Connecting Parameter Magnitudes and Hessian Eigenspaces at Scale using Sketched Methods
Andres Fernandez, Frank Schneider, Maren Mahsereci, Philipp Hennig
TL;DR
The paper addresses the link between early crystallization of magnitude-based parameter masks and the top-$k$ Hessian eigenspaces in deep networks. It introduces a Grassmannian-based framework to compare the spans of $k$-sparse masks and top-$k$ Hessian eigenvectors, with overlap chosen as the interpretable similarity measure. To enable large-scale analysis, the authors develop SEIGH, a matrix-free sketched-SVD method that computes Hessian eigendecompositions with $O(Dk)$ memory and can yield over $10^3$ eigenpairs for models with more than $10^7$ parameters. Empirical results show that the overlap between magnitude masks and top Hessian eigenspaces is consistently above random chance and grows with model size, suggesting that large parameters tend to align with directions of larger loss curvature.

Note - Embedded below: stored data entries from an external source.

$ cat src/design/rcd_pkg.sv
// ----------------------------------------------------------------------------
// rcd_pkg
// Shared types, constants and helpers for the read command deque.
// ----------------------------------------------------------------------------
package rcd_pkg;

  // Number of command slots in the ring.
  localparam int unsigned QUEUE_DEPTH = 32;
  localparam int unsigned PTR_W       = $clog2(QUEUE_DEPTH);
  localparam int unsigned CNT_W       = $clog2(QUEUE_DEPTH + 1);
  localparam int unsigned ECNT_W      = 6;

  typedef logic [PTR_W-1:0] ptr_t;
  typedef logic [CNT_W-1:0] cnt_t;

  // Request codes carried in req_type.
  typedef enum logic [2:0] {
    REQ_PUSH_TAIL = 3'd0,
    REQ_PUSH_HEAD = 3'd1,
    REQ_POP       = 3'd2,
    REQ_PEEK      = 3'd3,
    REQ_DROP_K12  = 3'd4,
    REQ_DROP_K3   = 3'd5
  } req_code_e;

  // Result status codes.
  typedef enum logic [1:0] {
    STS_OK    = 2'd0,
    STS_FULL  = 2'd1,
    STS_EMPTY = 2'd2
  } status_e;

  // Kind codes that the flushes look at.
  localparam logic [2:0] KIND_RETRY_A = 3'd1;
  localparam logic [2:0] KIND_RETRY_B = 3'd2;
  localparam logic [2:0] KIND_PREFETCH = 3'd3;

  // Sequencer states.
  typedef enum logic [1:0] {
    ST_IDLE,
    ST_RESP,
    ST_WALK
  } rcd_state_e;

  // One stored command.
  typedef struct packed {
    logic [31:0] sector_addr;
    logic [31:0] sector_count;
    logic [31:0] buffer_addr;
    logic [2:0]  kind;
    logic [31:0] due_time;
  } entry_t;

  // Request payload.
  typedef struct packed {
    logic [2:0]  req_type;
    logic [31:0] sector_addr;
    logic [31:0] sector_count;
    logic [31:0] buffer_addr;
    logic [2:0]  kind;
    logic [31:0] due_time;
  } req_t;

  // Result payload.
  typedef struct packed {
    logic [31:0]       head_sector_addr;
    logic [31:0]       head_sector_count;
    logic [31:0]       head_buffer_addr;
    logic [2:0]        head_kind;
    logic [31:0]       head_due_time;
    logic [ECNT_W-1:0] entry_count;
    logic [1:0]        status;
  } rsp_t;

  // Memory access from the sequencer: one write and one read port.
  typedef struct packed {
    logic   we;
    ptr_t   waddr;
    entry_t wdata;
    logic   re;
    ptr_t   raddr;
  } mem_req_t;

  // Result control from the sequencer to the output register.
  typedef struct packed {
    logic    load;
    logic    show;
    cnt_t    count;
    status_e status;
  } rsp_ctl_t;

  // Ring pointer steps.
  function automatic ptr_t next_ptr(input ptr_t p);
    return (p == ptr_t'(QUEUE_DEPTH - 1)) ? '0 : p + ptr_t'(1);
  endfunction

  function automatic ptr_t prev_ptr(input ptr_t p);
    return (p == '0) ? ptr_t'(QUEUE_DEPTH - 1) : p - ptr_t'(1);
  endfunction

endpackage

$ cat src/design/rcd_if.sv
// ----------------------------------------------------------------------------
// rcd_if
// Valid/ready channels for requests into and results out of the deque.
// ----------------------------------------------------------------------------
interface rcd_req_if import rcd_pkg::*; ();
  logic valid;
  logic ready;
  req_t data;

  modport source (output valid, output data, input ready);
  modport sink   (input valid, input data, output ready);
endinterface

interface rcd_rsp_if import rcd_pkg::*; ();
  logic valid;
  logic ready;
  rsp_t data;

  modport source (output valid, output data, input ready);
  modport sink   (input valid, input data, output ready);
endinterface

$ cat src/design/rcd_mem.sv
// ----------------------------------------------------------------------------
// rcd_mem
// Command store: one write and one read port, registered read data, with
// write-to-read forwarding when both ports hit the same slot.
// ----------------------------------------------------------------------------
module rcd_mem import rcd_pkg::*; (
  input  logic     clk_i,
  input  mem_req_t mem_req_i,
  output entry_t   rd_entry_o
);

  entry_t mem [QUEUE_DEPTH];
  entry_t rd_entry_q;

  // Write port.
  always_ff @(posedge clk_i) begin
    if (mem_req_i.we) begin
      mem[mem_req_i.waddr] <= mem_req_i.wdata;
    end
  end

  // Read port; a same-cycle write to the read slot is passed straight through.
  always_ff @(posedge clk_i) begin
    if (mem_req_i.re) begin
      if (mem_req_i.we && (mem_req_i.waddr == mem_req_i.raddr)) begin
        rd_entry_q <= mem_req_i.wdata;
      end else begin
        rd_entry_q <= mem[mem_req_i.raddr];
      end
    end
  end

  assign rd_entry_o = rd_entry_q;

endmodule

$ cat src/design/rcd_ctrl.sv
// ----------------------------------------------------------------------------
// rcd_ctrl
// Deque sequencer: keeps head, tail and fill count, issues store accesses for
// each request and walks the store during a filtered flush.
// ----------------------------------------------------------------------------
module rcd_ctrl import rcd_pkg::*; (
  input  logic           clk_i,
  input  logic           rst_ni,
  rcd_req_if.sink        req_i,
  input  entry_t         rd_entry_i,
  input  logic           out_free_i,
  output mem_req_t       mem_req_o,
  output rsp_ctl_t       rsp_ctl_o
);

  rcd_state_e state_q, state_d;
  ptr_t       head_q, head_d;
  ptr_t       tail_q, tail_d;
  cnt_t       cnt_q, cnt_d;
  cnt_t       rem_q, rem_d;
  ptr_t       rdp_q, rdp_d;
  logic       flv_q, flv_d;
  logic       kmode_q, kmode_d;
  logic       pend_show_q, pend_show_d;
  cnt_t       pend_cnt_q, pend_cnt_d;
  status_e    pend_sts_q, pend_sts_d;

  logic   accept;
  logic   is_drop;
  logic   full;
  logic   empty;
  logic   walk_done;
  logic   keep;
  entry_t req_entry;
  ptr_t   new_head;

  // Handshake and simple conditions.
  assign req_i.ready = (state_q == ST_IDLE) || ((state_q == ST_RESP) && out_free_i);
  assign accept      = req_i.valid && req_i.ready;
  assign is_drop     = (req_i.data.req_type == REQ_DROP_K12) ||
                       (req_i.data.req_type == REQ_DROP_K3);
  assign full        = (cnt_q == cnt_t'(QUEUE_DEPTH));
  assign empty       = (cnt_q == '0);
  assign walk_done   = (rem_q == '0) && !flv_q;
  assign new_head    = prev_ptr(head_q);

  // Survivor test for the entry coming back from the store during a flush.
  assign keep = kmode_q ? (rd_entry_i.kind != KIND_PREFETCH)
                        : ((rd_entry_i.kind != KIND_RETRY_A) &&
                           (rd_entry_i.kind != KIND_RETRY_B));

  assign req_entry = '{
    sector_addr:  req_i.data.sector_addr,
    sector_count: req_i.data.sector_count,
    buffer_addr:  req_i.data.buffer_addr,
    kind:         req_i.data.kind,
    due_time:     req_i.data.due_time
  };

  // Next state.
  always_comb begin
    state_d = state_q;
    case (state_q)
      ST_IDLE: begin
        if (accept) begin
          state_d = is_drop ? ST_WALK : ST_RESP;
        end
      end
      ST_RESP: begin
        if (accept) begin
          state_d = is_drop ? ST_WALK : ST_RESP;
        end else if (out_free_i) begin
          state_d = ST_IDLE;
        end
      end
      ST_WALK: begin
        if (walk_done) begin
          state_d = ST_RESP;
        end
      end
      default: state_d = ST_IDLE;
    endcase
  end

  // Store accesses, pointer updates and pending result.
  always_comb begin
    mem_req_o   = '0;
    head_d      = head_q;
    tail_d      = tail_q;
    cnt_d       = cnt_q;
    rem_d       = rem_q;
    rdp_d       = rdp_q;
    flv_d       = 1'b0;
    kmode_d     = kmode_q;
    pend_show_d = pend_show_q;
    pend_cnt_d  = pend_cnt_q;
    pend_sts_d  = pend_sts_q;

    if (accept) begin
      pend_sts_d      = STS_OK;
      pend_show_d     = !empty;
      mem_req_o.re    = 1'b1;
      mem_req_o.raddr = head_q;
      mem_req_o.wdata = req_entry;
      case (req_i.data.req_type)
        REQ_PUSH_TAIL: begin
          if (full) begin
            pend_sts_d = STS_FULL;
          end else begin
            mem_req_o.we    = 1'b1;
            mem_req_o.waddr = tail_q;
            tail_d          = next_ptr(tail_q);
            cnt_d           = cnt_q + cnt_t'(1);
            pend_show_d     = 1'b1;
          end
        end
        REQ_PUSH_HEAD: begin
          if (full) begin
            pend_sts_d = STS_FULL;
          end else begin
            mem_req_o.we    = 1'b1;
            mem_req_o.waddr = new_head;
            mem_req_o.raddr = new_head;
            head_d          = new_head;
            cnt_d           = cnt_q + cnt_t'(1);
            pend_show_d     = 1'b1;
          end
        end
        REQ_POP: begin
          if (empty) begin
            pend_sts_d = STS_EMPTY;
          end else begin
            head_d = next_ptr(head_q);
            cnt_d  = cnt_q - cnt_t'(1);
          end
        end
        REQ_PEEK: begin
          if (empty) begin
            pend_sts_d = STS_EMPTY;
          end
        end
        REQ_DROP_K12, REQ_DROP_K3: begin
          // Survivors are rewritten from the old tail onwards.
          mem_req_o.re = 1'b0;
          rem_d        = cnt_q;
          rdp_d        = head_q;
          head_d       = tail_q;
          cnt_d        = '0;
          kmode_d      = (req_i.data.req_type == REQ_DROP_K3);
        end
        default: ;
      endcase
      pend_cnt_d = cnt_d;
    end else if (state_q == ST_WALK) begin
      // Read side of the walk: one old entry a cycle.
      if (rem_q != '0) begin
        mem_req_o.re    = 1'b1;
        mem_req_o.raddr = rdp_q;
        rdp_d           = next_ptr(rdp_q);
        rem_d           = rem_q - cnt_t'(1);
        flv_d           = 1'b1;
      end
      // Write side: append a survivor in the cycle after its read.
      if (flv_q && keep) begin
        mem_req_o.we    = 1'b1;
        mem_req_o.waddr = tail_q;
        mem_req_o.wdata = rd_entry_i;
        tail_d          = next_ptr(tail_q);
        cnt_d           = cnt_q + cnt_t'(1);
      end
      // Walk finished: fetch the new head for the result.
      if (walk_done) begin
        mem_req_o.re    = 1'b1;
        mem_req_o.raddr = head_q;
        pend_cnt_d      = cnt_q;
        pend_show_d     = !empty;
        pend_sts_d      = STS_OK;
      end
    end
  end

  // Result control towards the output register.
  always_comb begin
    rsp_ctl_o.load   = (state_q == ST_RESP) && out_free_i;
    rsp_ctl_o.show   = pend_show_q;
    rsp_ctl_o.count  = pend_cnt_q;
    rsp_ctl_o.status = pend_sts_q;
  end

  // Control registers.
  always_ff @(posedge clk_i or negedge rst_ni) begin
    if (!rst_ni) begin
      state_q <= ST_IDLE;
      head_q  <= '0;
      tail_q  <= '0;
      cnt_q   <= '0;
      rem_q   <= '0;
      rdp_q   <= '0;
      flv_q   <= 1'b0;
      kmode_q <= 1'b0;
    end else begin
      state_q <= state_d;
      head_q  <= head_d;
      tail_q  <= tail_d;
      cnt_q   <= cnt_d;
      rem_q   <= rem_d;
      rdp_q   <= rdp_d;
      flv_q   <= flv_d;
      kmode_q <= kmode_d;
    end
  end

  // Pending result fields.
  always_ff @(posedge clk_i) begin
    pend_show_q <= pend_show_d;
    pend_cnt_q  <= pend_cnt_d;
    pend_sts_q  <= pend_sts_d;
  end

endmodule

$ cat src/design/read_command_deque.sv
// ----------------------------------------------------------------------------
// read_command_deque
// Ring deque of disc-read commands with head/tail push, pop, peek and two
// filtered flushes that keep the surviving commands in order.
// ----------------------------------------------------------------------------
//   Port     Dir  Handshake      Moves
//   req_i    in   valid/ready    one request: type plus command fields
//   rsp_o    out  valid/ready    one result: head entry, count, status
//
// Push, pop and peek: the store is read when the request is taken and the
// result is loaded into the output register once that register is free, so
// a new request is taken every cycle while the output register drains. A
// flush walks the store one entry a cycle through its read port and writes
// survivors through the write port in the cycle after each read; its result
// is then loaded into the output register once that register is free.
// Reset clears the state, the pointers and the counts; the store is not cleared.
// req_i.ready drops during a flush and while a result waits on rsp_o.
// ----------------------------------------------------------------------------
module read_command_deque import rcd_pkg::*; (
  input  logic      clk_i,
  input  logic      rst_ni,
  rcd_req_if.sink   req_i,
  rcd_rsp_if.source rsp_o
);

  mem_req_t mem_req;
  entry_t   rd_entry;
  rsp_ctl_t rsp_ctl;
  logic     out_free;
  logic     out_vld_q;
  rsp_t     out_data_q;
  entry_t   shown;
  logic [CNT_W+ECNT_W-1:0] cnt_ext;

  rcd_ctrl u_ctrl (
    .clk_i      (clk_i),
    .rst_ni     (rst_ni),
    .req_i      (req_i),
    .rd_entry_i (rd_entry),
    .out_free_i (out_free),
    .mem_req_o  (mem_req),
    .rsp_ctl_o  (rsp_ctl)
  );

  rcd_mem u_mem (
    .clk_i      (clk_i),
    .mem_req_i  (mem_req),
    .rd_entry_o (rd_entry)
  );

  // Output register: free when empty or being taken this cycle.
  assign out_free = !out_vld_q || rsp_o.ready;
  assign shown    = rsp_ctl.show ? rd_entry : '0;
  assign cnt_ext  = {{ECNT_W{1'b0}}, rsp_ctl.count};

  always_ff @(posedge clk_i or negedge rst_ni) begin
    if (!rst_ni) begin
      out_vld_q <= 1'b0;
    end else if (rsp_ctl.load) begin
      out_vld_q <= 1'b1;
    end else if (rsp_o.ready) begin
      out_vld_q <= 1'b0;
    end
  end

  always_ff @(posedge clk_i) begin
    if (rsp_ctl.load) begin
      out_data_q.head_sector_addr  <= shown.sector_addr;
      out_data_q.head_sector_count <= shown.sector_count;
      out_data_q.head_buffer_addr  <= shown.buffer_addr;
      out_data_q.head_kind         <= shown.kind;
      out_data_q.head_due_time     <= shown.due_time;
      out_data_q.entry_count       <= cnt_ext[ECNT_W-1:0];
      out_data_q.status            <= rsp_ctl.status;
    end
  end

  assign rsp_o.valid = out_vld_q;
  assign rsp_o.data  = out_data_q;

endmodule

$ cat src/flat_wrapper.sv
// flat-port wrapper written by rule: the top's interface ports become plain ports
module read_command_deque_flat import rcd_pkg::*;
  (clk_i, rst_ni, req_i_valid, req_i_data, req_i_ready, rsp_o_valid, rsp_o_data, rsp_o_ready);
  rcd_req_if req_i_i ();
  rcd_rsp_if rsp_o_i ();
  input  logic clk_i;
  input  logic rst_ni;
  input wire logic [$bits(req_i_i.valid)-1:0] req_i_valid;
  input wire logic [$bits(req_i_i.data)-1:0] req_i_data;
  output wire logic [$bits(req_i_i.ready)-1:0] req_i_ready;
  output wire logic [$bits(rsp_o_i.valid)-1:0] rsp_o_valid;
  output wire logic [$bits(rsp_o_i.data)-1:0] rsp_o_data;
  input wire logic [$bits(rsp_o_i.ready)-1:0] rsp_o_ready;
  assign req_i_i.valid = req_i_valid;
  assign req_i_i.data = req_i_data;
  assign req_i_ready = req_i_i.ready;
  assign rsp_o_valid = rsp_o_i.valid;
  assign rsp_o_data = rsp_o_i.data;
  assign rsp_o_i.ready = rsp_o_ready;
  read_command_deque u_core (.clk_i(clk_i), .rst_ni(rst_ni), .req_i(req_i_i), .rsp_o(rsp_o_i));
endmodule
$ cat config.mk
export PLATFORM = sky130hd
export DESIGN_NAME = read_command_deque_flat
export DESIGN_NICKNAME = d
export VERILOG_FILES = /design/src/design/rcd_pkg.sv /design/src/design/rcd_if.sv /design/src/design/rcd_mem.sv /design/src/design/rcd_ctrl.sv /design/src/design/read_command_deque.sv /design/src/flat_wrapper.sv
export SDC_FILE = /design/constraint.sdc
export NUM_CORES = 2
export LEC_CHECK = 0
export BUFFER_PORTS_ARGS = -buffer_cell sky130_fd_sc_hd__buf_2
export CAP_MARGIN = 20
export CORE_ASPECT_RATIO = 1.75
export CORE_MARGIN = 2
export CORE_UTILIZATION = 45
export CTS_CLUSTER_DIAMETER = 100
export DETAILED_ROUTE_END_ITERATION = 10
export PLACE_DENSITY_LB_ADDON = 0.15
export SLEW_MARGIN = 20
export SYNTH_ARGS = -nofsm -noshare
export SYNTH_HDL_FRONTEND = slang
export SYNTH_MEMORY_MAX_BITS = 65536
export SYNTH_SLANG_ARGS = --single-unit
$ cat constraint.sdc
create_clock -name clk_i -period 10.3 [get_ports clk_i]
set_input_delay 0.515 -clock clk_i [delete_from_list [all_inputs] [get_ports clk_i]]
set_output_delay 0.515 -clock clk_i [all_outputs]
set_load 0.05 [all_outputs]
==> results.md <==
* Worst min-delay path startpoint: req_i_data[133]
* Nature of the critical path endpoint: register
* Final worst path period need at 6.698 ns
* Switching power at 17.61 mW
* Full die area at about 0.4 mm2
* Proportion of register bits with asynchronous set or reset after synthesis at 0.007106
* Hold-critical path depth at 2
* Worst slew margin at 0.1494
* Outcome: finished clean
* Crit Reg-Reg Endpoint: u_core.u_mem.rd_entry_o[7]
* Cells after Synth at roughly 12,000
* Number of setup violations in the final report at 0
* Worst path cell trace: inv_1 -> ha_1 -> or4b_2 -> o2111ai_1 -> o211ai_1 -> buf_4 -> nand2_4 -> buf_12 -> buf_4 -> buf_4 -> a211oi_1 -> a311o_1 -> a41oi_1 -> a221o_1
* Fraction of the yosys area taken by sequential cells at 0.7497
* RSZ-0062 raised after global routing: no
* Part of the power in combinational logic at 0.273
* PostCTS Resize Cnt at 0
* Achievable clock frequency at 149.3 MHz
* Area growth syn-to-layout at 11.37%
* Critical path type: reg2reg
* Post-route non-filler standard cell count at 17,240
* Buffer type at the clock tree root: sky130_fd_sc_hd__clkbuf_16
* Crit path DAT at roughly 7.5 ns
* Num Clock Sinks at about 4,500
* Number of hold-slack violations in the final timing report at 0
* Count of port buffers added during placement at approximately 280
* Class of the tightest hold or removal check: in2reg
* Cell Rows at 307
* Min-Delay Endpoint: u_core.u_ctrl.pend_sts_q[1]
* Fillers at between 30,000 and 40,000
* Maximum count of clock buffers along a single path at 4
* Power density cells at 260.8 mW/mm2
* X dimension of the die at around 480 um
* Core Area at around 0.40 mm2
* Setup TNS at 0 ns
* Worst flop-to-flop path startpoint: u_core.u_ctrl.head_q[0]
* Clock Power Share at 0.295
* Clock transition at the registers of the reported paths at about 0.070 ns
* Cell with the largest stage delay on the worst path: sky130_fd_sc_hd__buf_4
* Wire length of the first global-routing pass at approximately 800,000 um
* Deepest level of the CTS H-tree at 5
* Detailed Route WL at a little under 600,000 um
* Remaining global-route overflow at 0
* Average cell area after synthesis at about 15 um2
* Number of global-route vias before repair at 112,500
* Flip-flop and latch count after synthesis at around 4,500
* CP required at 11.14 ns
* Yosys warns at 0
* Overall power after layout at ~52 mW
* IO Count at about 280
* Worst hold slack after final layout at about 0.13 ns
* DRC errors left at 0
* Antenna violations before repair at 26
* Post-synth EDFFs at about 4,500
* Via-per-instance ratio at 6.582
* Detailed-routing iteration count for the pre-antenna-repair pass at 8
* Maximum fanout along the worst path at approximately 150
* Most area-hungry cell type in the Yosys netlist: sky130_fd_sc_hd__edfxtp_1
* Leading post-synthesis cells by cell area: sky130_fd_sc_hd__edfxtp_1 75%, sky130_fd_sc_hd__a211oi_1 4.2%, sky130_fd_sc_hd__nand2_1 3.6%
* Critical path launch point type: register
* Synthesized net count at between 10,000 and 15,000
* Worst vdd ir at approximately 0.26 mV
* Via count at 113,500
* Number of DRC markers after the initial detailed-route iteration at ~14,000
* Distinct cell type count of the synthesized netlist at 72
* Worst stage delay on the critical path at between 0.8 and 0.9 ns
* Netlist area before placement at approximately 0.18 mm2
* Most common cell type on the critical path: sky130_fd_sc_hd__buf_4
* Worst Reg-to-Reg Cells at 14
* Pleak at around 66 nW
* Share of the synthesized area in the top cell type at 0.7453
* Final clock skew at 0.05583 ns
* Prevailing post-synth register cell: sky130_fd_sc_hd__edfxtp_1
* Flop pwr share at 0.432
* Number of buffers added for setup after CTS at 0
* Fraction of final layout cells sized beyond drive strength 1 at 0.1017
* Antenna Violating Nets Remaining at 0
* Worst-case register-to-register setup slack at about 3.6 ns
* Cell count after placement at around 16,000
* DP HPWL at between 200,000 and 300,000 um
* Switching power share of the total at 0.3367
* Wirelength per Cell at about 34 um
* Number of nets in the final layout at approximately 12,000
* GRT Resource Usage Total at 0.2808
* Maximum number of pins on one net before global-route repair at between 200 and 250
* CTS buffer count at 406
* Slew at the pin with the worst max-slew slack at around 1.3 ns
* Number of violations of the max-capacitance limit at 0
* CTS tree: built
* GPL Wtd Cong at roughly 0.82
* Post-route clock period utilization at 0.6503
* Pint at approximately 35 mW
* Initial Utilization at 0.4514
* Final Slew Violations at 0
* Die outline height at roughly 840 um
* Latest clock arrival within the worst-skew pair at 1.00 ns
registers in the layout (all words and copies together) (netlist names), 6 cells and up:
| signal | flops |
|---|---|
| u_core.u_ctrl.cnt_q | 6 |
| u_core.u_ctrl.rem_q | 6 |
| u_core.rsp_o.data | 139 |
| u_core.u_mem.mem | 4192 |
| u_core.u_ctrl.pend_cnt_q | 6 |
| u_core.u_mem.rd_entry_o | 131 |
cell usage in the layout, fill, tap and decap left out, types with 47 or more instances in the layout:
cell type	instances
sky130_fd_sc_hd__and2_1	132
sky130_fd_sc_hd__nand3_1	94
sky130_fd_sc_hd__o21ai_0	52
sky130_fd_sc_hd__a311o_1	562
sky130_fd_sc_hd__mux2i_1	193
sky130_fd_sc_hd__o2111ai_1	70
sky130_fd_sc_hd__buf_2	278
sky130_fd_sc_hd__buf_12	73
sky130_fd_sc_hd__bufinv_16	47
sky130_fd_sc_hd__a41oi_1	94
sky130_fd_sc_hd__nand4_1	93
sky130_fd_sc_hd__a311oi_1	219
sky130_fd_sc_hd__a21boi_0	70
sky130_fd_sc_hd__a22o_1	104
sky130_fd_sc_hd__edfxtp_1	4471
sky130_fd_sc_hd__clkinv_2	74
sky130_fd_sc_hd__a211o_1	191
sky130_fd_sc_hd__a221o_1	94
sky130_fd_sc_hd__nand2_1	1709
sky130_fd_sc_hd__clkbuf_1	70
sky130_fd_sc_hd__clkbuf_16	411
sky130_fd_sc_hd__a32o_1	69
sky130_fd_sc_hd__clkinv_1	80
sky130_fd_sc_hd__buf_4	166
sky130_fd_sc_hd__a211oi_1	1018
sky130_fd_sc_hd__and3_1	1016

This framework provides a scalable way to analyze Hessians in DL and offers a new perspective on the structure of neural networks beyond pruning alone.
Abstract
Recently, it has been observed that when training a deep neural net with SGD, the majority of the loss landscape's curvature quickly concentrates in a tiny *top* eigenspace of the loss Hessian, which remains largely stable thereafter. Independently, it has been shown that successful magnitude pruning masks for deep neural nets emerge early in training and remain stable thereafter. In this work, we study these two phenomena jointly and show that they are connected: We develop a methodology to measure the similarity between arbitrary parameter masks and Hessian eigenspaces via Grassmannian metrics. We identify *overlap* as the most useful such metric due to its interpretability and stability. To compute *overlap*, we develop a matrix-free algorithm based on sketched SVDs that allows us to compute over 1000 Hessian eigenpairs for nets with over 10M parameters --an unprecedented scale by several orders of magnitude. Our experiments reveal an *overlap* between magnitude parameter masks and top Hessian eigenspaces consistently higher than chance-level, and that this effect gets accentuated for larger network sizes. This result indicates that *top Hessian eigenvectors tend to be concentrated around larger parameters*, or equivalently, that *larger parameters tend to align with directions of larger loss curvature*. Our work provides a methodology to approximate and analyze deep learning Hessians at scale, as well as a novel insight on the structure of their eigenspace.